▶ **Work instructions**: Look below for the line that has "to | slack (ns) |". Set down the lines from there through the line that has "ha_1 | 5 | 62.6", exactly as written.

Stored items:
# # #

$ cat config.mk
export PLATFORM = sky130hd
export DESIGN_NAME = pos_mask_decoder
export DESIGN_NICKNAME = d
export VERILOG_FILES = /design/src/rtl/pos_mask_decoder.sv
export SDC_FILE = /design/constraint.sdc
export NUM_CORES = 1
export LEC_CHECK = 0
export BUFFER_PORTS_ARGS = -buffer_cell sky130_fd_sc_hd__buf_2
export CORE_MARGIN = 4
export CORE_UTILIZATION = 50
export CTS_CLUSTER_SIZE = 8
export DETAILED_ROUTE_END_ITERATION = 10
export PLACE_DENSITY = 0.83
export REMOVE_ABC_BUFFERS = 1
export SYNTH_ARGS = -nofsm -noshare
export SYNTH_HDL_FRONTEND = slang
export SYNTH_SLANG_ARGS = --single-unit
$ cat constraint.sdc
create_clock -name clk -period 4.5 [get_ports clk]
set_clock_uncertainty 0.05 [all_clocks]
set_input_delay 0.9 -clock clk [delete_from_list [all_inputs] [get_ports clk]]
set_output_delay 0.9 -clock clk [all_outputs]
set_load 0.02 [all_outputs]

# # #

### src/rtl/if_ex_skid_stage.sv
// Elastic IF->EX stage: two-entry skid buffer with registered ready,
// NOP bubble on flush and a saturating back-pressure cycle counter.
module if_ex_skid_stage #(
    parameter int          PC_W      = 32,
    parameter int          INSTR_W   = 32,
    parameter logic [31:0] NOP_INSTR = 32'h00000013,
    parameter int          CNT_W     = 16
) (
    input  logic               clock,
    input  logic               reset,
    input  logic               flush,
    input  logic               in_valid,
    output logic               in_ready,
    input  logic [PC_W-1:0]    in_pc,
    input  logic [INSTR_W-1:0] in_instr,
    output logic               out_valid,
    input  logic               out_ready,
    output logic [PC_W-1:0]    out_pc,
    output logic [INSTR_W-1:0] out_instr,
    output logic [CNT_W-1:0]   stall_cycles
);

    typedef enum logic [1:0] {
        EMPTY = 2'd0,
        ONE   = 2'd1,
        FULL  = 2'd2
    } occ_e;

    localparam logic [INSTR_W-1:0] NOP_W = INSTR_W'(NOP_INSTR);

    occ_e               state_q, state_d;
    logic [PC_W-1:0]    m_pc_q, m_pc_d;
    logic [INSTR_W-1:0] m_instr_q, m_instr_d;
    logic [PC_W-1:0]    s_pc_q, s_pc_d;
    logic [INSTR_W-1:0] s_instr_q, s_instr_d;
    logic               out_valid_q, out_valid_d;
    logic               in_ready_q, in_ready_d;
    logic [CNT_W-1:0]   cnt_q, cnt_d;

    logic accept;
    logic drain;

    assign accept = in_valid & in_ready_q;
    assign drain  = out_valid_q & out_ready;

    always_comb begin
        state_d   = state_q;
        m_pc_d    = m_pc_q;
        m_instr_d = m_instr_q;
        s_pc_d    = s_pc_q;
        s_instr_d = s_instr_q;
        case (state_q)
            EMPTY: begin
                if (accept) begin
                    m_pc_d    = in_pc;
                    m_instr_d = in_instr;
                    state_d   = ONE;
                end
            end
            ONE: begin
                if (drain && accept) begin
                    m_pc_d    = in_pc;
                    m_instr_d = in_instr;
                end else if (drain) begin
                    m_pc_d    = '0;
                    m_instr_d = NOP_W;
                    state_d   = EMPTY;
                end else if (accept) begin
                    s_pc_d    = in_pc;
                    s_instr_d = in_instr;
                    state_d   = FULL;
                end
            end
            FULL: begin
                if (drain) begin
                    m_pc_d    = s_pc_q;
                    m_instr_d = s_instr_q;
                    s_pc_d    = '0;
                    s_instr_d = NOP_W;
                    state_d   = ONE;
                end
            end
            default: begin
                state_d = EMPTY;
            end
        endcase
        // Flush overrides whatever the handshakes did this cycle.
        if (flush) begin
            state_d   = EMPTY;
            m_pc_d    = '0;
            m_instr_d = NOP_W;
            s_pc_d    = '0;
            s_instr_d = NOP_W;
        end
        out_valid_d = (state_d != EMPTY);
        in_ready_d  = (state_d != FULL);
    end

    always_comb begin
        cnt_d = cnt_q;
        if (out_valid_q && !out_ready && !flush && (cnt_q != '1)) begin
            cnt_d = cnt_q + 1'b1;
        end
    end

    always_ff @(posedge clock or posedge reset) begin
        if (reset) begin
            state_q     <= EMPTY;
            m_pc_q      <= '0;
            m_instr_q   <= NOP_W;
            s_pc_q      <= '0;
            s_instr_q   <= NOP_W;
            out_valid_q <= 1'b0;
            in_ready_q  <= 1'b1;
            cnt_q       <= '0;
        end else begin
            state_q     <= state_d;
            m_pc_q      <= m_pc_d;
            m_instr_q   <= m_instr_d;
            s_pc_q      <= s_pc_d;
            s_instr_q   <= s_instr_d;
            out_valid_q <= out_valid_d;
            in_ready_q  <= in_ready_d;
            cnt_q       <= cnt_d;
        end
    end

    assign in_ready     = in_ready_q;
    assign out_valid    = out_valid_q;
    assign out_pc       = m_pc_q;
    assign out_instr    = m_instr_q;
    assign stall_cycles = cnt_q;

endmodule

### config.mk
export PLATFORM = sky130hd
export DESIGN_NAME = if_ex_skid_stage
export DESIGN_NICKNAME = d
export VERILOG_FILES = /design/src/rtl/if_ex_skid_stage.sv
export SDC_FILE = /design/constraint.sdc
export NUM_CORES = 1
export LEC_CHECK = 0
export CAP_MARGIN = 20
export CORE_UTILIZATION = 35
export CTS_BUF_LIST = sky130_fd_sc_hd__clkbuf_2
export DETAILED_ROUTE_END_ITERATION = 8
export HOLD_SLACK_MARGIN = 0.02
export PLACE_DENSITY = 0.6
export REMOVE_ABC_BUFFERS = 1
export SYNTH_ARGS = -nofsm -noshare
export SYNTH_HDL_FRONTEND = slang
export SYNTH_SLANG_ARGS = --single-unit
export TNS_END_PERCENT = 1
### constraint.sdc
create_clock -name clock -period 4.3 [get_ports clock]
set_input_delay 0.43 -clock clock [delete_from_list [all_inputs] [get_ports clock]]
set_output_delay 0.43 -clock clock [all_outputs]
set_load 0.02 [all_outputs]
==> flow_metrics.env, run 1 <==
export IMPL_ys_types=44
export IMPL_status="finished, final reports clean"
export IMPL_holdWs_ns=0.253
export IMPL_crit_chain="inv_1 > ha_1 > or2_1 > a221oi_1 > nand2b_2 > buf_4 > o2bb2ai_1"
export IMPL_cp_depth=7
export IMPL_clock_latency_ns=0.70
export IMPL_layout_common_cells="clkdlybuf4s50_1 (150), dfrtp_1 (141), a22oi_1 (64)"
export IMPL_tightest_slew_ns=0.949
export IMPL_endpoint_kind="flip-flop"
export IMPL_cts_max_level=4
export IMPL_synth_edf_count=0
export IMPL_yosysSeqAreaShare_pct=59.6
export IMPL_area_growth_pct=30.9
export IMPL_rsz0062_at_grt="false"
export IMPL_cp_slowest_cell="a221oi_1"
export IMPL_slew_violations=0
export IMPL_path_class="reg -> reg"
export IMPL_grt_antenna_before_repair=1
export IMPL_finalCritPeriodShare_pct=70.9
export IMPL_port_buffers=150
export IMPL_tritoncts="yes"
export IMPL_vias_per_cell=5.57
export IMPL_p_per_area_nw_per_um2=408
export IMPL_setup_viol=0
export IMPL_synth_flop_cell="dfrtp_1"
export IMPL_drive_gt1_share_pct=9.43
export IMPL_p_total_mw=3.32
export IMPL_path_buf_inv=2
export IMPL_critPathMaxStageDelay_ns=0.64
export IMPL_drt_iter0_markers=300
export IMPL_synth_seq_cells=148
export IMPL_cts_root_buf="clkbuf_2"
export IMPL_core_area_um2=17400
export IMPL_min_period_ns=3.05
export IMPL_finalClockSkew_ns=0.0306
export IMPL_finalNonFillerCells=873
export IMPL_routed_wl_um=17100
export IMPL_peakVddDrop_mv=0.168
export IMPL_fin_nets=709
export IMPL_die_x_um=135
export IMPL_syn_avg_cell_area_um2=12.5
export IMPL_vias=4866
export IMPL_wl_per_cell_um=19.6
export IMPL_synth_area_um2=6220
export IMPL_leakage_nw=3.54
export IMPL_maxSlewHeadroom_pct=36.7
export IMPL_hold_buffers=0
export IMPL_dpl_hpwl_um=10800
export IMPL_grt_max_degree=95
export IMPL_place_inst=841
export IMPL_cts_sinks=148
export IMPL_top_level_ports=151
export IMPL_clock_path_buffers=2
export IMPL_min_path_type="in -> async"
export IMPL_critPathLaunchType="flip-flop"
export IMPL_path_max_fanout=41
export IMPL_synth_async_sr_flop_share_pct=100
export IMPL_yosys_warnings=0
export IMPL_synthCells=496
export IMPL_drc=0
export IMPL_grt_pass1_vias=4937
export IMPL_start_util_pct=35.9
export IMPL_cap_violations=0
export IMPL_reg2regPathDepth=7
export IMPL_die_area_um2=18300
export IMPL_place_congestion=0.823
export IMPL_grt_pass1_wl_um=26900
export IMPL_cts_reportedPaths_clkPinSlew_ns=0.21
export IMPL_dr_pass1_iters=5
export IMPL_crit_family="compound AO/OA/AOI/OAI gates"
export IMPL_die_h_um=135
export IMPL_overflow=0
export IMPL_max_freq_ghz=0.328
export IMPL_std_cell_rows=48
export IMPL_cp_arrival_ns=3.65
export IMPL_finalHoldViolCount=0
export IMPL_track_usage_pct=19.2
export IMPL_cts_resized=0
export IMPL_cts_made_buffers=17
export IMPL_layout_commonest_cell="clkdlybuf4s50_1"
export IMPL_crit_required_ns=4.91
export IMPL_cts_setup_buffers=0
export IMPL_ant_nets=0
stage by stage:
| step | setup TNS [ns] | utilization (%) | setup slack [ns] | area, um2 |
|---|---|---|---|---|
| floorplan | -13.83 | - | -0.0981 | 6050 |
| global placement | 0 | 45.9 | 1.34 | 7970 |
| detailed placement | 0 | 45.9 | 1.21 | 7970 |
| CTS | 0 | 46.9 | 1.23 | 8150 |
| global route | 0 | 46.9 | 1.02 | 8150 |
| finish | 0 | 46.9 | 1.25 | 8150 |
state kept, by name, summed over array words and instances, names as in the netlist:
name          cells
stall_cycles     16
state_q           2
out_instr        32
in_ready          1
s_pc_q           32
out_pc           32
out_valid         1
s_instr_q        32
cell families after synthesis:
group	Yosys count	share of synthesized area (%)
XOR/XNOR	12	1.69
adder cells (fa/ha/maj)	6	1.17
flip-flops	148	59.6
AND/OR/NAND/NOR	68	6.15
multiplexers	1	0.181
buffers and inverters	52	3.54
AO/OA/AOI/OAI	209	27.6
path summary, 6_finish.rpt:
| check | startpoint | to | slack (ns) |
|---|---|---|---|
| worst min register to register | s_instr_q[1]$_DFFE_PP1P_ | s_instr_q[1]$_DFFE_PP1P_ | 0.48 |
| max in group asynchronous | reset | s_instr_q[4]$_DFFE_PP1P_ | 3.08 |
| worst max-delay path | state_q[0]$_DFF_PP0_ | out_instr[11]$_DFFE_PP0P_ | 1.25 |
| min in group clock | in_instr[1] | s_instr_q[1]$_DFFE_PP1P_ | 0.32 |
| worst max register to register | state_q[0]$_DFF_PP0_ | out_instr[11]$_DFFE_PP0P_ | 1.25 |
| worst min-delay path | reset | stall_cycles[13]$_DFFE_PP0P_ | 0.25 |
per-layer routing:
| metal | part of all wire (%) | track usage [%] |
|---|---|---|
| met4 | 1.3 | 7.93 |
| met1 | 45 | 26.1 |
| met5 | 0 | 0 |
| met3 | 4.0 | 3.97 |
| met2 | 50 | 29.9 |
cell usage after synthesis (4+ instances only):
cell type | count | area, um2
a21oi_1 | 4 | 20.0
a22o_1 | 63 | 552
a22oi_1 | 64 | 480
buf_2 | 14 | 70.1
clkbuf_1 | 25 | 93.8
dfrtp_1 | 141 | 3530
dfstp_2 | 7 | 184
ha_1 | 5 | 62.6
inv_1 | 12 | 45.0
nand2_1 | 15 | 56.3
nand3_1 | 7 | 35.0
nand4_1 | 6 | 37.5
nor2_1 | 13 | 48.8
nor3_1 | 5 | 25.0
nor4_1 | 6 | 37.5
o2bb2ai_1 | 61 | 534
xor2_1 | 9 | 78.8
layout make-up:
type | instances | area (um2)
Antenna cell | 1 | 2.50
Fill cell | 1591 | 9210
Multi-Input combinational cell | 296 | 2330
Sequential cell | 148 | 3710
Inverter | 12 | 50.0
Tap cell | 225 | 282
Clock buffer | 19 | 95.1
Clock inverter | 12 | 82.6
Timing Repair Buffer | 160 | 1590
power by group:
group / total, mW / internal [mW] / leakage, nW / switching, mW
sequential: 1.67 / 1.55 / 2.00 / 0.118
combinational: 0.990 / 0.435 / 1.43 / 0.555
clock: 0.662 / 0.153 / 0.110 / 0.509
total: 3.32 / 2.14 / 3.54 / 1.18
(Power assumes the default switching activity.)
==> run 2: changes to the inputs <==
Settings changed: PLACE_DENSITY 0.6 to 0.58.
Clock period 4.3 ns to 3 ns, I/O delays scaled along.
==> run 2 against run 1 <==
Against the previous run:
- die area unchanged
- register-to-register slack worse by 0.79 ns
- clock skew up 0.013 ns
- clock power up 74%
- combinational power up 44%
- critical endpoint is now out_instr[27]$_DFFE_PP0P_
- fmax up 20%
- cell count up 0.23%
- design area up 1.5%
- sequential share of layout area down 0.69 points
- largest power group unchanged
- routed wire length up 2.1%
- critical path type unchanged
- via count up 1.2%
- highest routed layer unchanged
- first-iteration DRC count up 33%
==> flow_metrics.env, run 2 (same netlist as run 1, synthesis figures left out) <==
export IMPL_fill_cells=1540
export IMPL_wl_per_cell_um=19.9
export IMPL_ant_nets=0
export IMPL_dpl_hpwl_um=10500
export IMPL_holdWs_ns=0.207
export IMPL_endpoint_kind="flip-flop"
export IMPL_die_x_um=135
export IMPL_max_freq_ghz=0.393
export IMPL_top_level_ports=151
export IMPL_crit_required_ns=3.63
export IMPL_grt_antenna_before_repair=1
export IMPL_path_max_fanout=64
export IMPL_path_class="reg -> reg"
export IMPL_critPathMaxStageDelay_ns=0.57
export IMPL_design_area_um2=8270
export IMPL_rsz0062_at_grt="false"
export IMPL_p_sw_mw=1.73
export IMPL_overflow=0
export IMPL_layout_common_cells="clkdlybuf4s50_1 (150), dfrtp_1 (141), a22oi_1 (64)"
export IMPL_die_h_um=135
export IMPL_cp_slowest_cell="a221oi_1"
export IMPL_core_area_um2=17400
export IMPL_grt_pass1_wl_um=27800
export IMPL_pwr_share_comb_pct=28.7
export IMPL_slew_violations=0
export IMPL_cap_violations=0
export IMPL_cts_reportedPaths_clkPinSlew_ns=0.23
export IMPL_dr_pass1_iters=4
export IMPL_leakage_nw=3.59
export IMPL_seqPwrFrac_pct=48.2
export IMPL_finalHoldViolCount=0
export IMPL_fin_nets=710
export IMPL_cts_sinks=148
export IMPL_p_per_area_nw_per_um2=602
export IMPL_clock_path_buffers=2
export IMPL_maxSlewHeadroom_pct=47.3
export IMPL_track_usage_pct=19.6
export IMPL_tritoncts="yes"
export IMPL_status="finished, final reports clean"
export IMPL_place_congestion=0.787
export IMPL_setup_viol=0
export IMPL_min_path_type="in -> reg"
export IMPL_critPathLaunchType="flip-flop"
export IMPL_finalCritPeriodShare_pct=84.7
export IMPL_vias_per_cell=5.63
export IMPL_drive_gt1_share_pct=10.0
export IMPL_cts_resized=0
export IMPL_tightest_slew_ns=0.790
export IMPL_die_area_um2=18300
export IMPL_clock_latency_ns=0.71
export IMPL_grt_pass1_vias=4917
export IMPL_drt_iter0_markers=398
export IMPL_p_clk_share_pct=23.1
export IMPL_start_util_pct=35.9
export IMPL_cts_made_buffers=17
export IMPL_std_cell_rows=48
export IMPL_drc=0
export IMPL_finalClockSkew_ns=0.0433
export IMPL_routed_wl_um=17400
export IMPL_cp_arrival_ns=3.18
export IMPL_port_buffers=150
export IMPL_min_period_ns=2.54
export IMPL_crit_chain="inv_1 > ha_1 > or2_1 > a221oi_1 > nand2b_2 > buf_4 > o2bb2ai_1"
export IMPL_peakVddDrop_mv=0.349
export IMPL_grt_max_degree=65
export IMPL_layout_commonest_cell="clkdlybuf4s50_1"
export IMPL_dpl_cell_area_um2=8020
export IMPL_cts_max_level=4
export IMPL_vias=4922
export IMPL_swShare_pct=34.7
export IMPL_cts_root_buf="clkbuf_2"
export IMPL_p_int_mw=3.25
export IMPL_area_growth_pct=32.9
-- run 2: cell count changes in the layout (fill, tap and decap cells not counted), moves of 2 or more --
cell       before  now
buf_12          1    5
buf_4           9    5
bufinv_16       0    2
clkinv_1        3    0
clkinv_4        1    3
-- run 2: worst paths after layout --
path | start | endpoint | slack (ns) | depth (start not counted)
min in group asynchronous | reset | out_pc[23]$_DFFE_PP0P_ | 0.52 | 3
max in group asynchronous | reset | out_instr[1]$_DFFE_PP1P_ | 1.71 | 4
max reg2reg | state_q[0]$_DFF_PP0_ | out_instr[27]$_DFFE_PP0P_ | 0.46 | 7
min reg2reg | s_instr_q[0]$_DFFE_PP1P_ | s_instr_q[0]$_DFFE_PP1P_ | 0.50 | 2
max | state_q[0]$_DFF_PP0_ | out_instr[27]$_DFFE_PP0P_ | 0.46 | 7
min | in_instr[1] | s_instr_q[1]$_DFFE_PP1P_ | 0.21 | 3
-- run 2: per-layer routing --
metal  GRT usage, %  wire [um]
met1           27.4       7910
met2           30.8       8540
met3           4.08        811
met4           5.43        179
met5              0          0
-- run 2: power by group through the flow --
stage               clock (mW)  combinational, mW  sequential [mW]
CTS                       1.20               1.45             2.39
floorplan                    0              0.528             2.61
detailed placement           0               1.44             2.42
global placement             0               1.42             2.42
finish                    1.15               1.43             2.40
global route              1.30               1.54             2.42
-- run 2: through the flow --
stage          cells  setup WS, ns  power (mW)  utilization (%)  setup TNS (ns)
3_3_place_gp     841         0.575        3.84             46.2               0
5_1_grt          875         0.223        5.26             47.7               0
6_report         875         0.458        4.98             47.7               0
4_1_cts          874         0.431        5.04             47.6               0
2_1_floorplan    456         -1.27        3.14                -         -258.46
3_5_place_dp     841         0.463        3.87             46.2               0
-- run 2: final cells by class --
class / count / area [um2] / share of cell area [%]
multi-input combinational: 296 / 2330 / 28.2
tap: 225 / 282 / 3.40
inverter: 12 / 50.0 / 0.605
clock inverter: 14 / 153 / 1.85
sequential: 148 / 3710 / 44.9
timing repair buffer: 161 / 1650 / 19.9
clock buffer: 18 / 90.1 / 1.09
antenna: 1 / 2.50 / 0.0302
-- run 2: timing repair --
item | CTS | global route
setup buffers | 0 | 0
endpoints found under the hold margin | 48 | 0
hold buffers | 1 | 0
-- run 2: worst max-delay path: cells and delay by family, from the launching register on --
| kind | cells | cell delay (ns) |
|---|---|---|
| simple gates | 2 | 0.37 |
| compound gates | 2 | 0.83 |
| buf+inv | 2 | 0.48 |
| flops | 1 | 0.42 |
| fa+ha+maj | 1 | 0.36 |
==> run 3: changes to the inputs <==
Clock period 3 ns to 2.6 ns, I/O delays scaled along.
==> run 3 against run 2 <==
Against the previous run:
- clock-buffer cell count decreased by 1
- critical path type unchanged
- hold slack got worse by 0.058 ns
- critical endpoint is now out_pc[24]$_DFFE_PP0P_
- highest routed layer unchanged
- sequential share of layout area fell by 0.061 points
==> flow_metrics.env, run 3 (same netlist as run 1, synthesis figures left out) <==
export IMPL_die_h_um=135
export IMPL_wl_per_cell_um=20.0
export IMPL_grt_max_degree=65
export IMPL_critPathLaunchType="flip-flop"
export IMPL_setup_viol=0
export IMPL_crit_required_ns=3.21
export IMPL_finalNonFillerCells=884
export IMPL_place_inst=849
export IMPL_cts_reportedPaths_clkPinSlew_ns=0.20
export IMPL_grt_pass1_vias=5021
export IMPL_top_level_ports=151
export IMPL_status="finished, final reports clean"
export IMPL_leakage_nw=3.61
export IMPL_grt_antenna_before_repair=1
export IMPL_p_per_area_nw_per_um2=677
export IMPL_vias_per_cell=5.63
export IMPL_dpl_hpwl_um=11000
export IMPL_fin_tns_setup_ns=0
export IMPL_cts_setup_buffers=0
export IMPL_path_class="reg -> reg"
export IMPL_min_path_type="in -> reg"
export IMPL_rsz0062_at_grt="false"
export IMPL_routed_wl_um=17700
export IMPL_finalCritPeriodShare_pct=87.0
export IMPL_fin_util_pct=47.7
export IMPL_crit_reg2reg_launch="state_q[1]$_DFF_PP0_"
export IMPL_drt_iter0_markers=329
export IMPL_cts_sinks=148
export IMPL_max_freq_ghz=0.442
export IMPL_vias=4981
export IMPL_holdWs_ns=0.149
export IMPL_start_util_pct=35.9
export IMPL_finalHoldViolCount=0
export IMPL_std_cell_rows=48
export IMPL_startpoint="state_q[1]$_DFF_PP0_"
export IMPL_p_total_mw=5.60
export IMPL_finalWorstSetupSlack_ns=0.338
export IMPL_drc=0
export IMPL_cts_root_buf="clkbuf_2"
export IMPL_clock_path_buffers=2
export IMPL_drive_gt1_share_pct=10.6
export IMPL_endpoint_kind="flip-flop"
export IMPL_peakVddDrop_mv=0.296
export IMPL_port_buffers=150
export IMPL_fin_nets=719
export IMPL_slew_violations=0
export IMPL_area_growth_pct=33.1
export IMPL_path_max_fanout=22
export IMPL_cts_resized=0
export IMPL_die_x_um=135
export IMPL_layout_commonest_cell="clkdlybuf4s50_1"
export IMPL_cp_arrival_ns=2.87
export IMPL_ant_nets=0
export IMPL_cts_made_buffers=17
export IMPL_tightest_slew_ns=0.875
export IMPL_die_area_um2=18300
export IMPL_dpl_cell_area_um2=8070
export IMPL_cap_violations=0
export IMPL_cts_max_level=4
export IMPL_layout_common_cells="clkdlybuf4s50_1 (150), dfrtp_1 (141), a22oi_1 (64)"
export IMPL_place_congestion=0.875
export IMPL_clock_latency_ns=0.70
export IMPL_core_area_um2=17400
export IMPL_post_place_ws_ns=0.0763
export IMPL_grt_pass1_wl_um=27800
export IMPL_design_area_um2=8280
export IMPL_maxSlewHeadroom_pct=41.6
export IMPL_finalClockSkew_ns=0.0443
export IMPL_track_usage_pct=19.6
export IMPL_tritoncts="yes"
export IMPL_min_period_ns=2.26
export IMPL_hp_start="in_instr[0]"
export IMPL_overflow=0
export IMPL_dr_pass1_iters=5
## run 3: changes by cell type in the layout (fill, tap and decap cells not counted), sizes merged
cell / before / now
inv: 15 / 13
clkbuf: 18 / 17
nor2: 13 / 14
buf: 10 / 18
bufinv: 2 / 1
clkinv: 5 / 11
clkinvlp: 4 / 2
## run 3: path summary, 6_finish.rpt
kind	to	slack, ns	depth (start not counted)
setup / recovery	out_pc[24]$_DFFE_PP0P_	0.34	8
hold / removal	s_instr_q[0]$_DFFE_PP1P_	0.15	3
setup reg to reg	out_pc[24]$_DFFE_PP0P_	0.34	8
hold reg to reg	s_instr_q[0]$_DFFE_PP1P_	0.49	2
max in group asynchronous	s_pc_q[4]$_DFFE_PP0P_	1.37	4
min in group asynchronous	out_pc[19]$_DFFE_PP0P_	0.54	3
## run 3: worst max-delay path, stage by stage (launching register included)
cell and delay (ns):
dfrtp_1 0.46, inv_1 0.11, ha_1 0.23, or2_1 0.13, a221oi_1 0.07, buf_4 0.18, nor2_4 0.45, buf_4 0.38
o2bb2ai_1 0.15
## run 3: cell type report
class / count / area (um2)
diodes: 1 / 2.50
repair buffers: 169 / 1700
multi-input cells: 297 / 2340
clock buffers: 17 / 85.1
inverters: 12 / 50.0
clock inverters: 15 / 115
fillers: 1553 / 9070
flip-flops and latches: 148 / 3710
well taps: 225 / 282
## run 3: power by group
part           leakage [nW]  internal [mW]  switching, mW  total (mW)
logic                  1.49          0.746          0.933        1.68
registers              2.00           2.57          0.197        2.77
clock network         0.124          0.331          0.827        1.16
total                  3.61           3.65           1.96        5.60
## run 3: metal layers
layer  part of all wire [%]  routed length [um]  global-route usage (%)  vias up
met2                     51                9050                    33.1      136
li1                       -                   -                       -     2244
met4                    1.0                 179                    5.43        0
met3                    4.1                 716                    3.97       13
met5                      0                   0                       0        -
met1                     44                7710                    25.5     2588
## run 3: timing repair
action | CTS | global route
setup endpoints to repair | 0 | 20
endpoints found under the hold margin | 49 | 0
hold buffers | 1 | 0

# # #

▶ **Written answer**:
| check | startpoint | to | slack (ns) |
|---|---|---|---|
| worst min register to register | s_instr_q[1]$_DFFE_PP1P_ | s_instr_q[1]$_DFFE_PP1P_ | 0.48 |
| max in group asynchronous | reset | s_instr_q[4]$_DFFE_PP1P_ | 3.08 |
| worst max-delay path | state_q[0]$_DFF_PP0_ | out_instr[11]$_DFFE_PP0P_ | 1.25 |
| min in group clock | in_instr[1] | s_instr_q[1]$_DFFE_PP1P_ | 0.32 |
| worst max register to register | state_q[0]$_DFF_PP0_ | out_instr[11]$_DFFE_PP0P_ | 1.25 |
| worst min-delay path | reset | stall_cycles[13]$_DFFE_PP0P_ | 0.25 |
per-layer routing:
| metal | part of all wire (%) | track usage [%] |
|---|---|---|
| met4 | 1.3 | 7.93 |
| met1 | 45 | 26.1 |
| met5 | 0 | 0 |
| met3 | 4.0 | 3.97 |
| met2 | 50 | 29.9 |
cell usage after synthesis (4+ instances only):
cell type | count | area, um2
a21oi_1 | 4 | 20.0
a22o_1 | 63 | 552
a22oi_1 | 64 | 480
buf_2 | 14 | 70.1
clkbuf_1 | 25 | 93.8
dfrtp_1 | 141 | 3530
dfstp_2 | 7 | 184
ha_1 | 5 | 62.6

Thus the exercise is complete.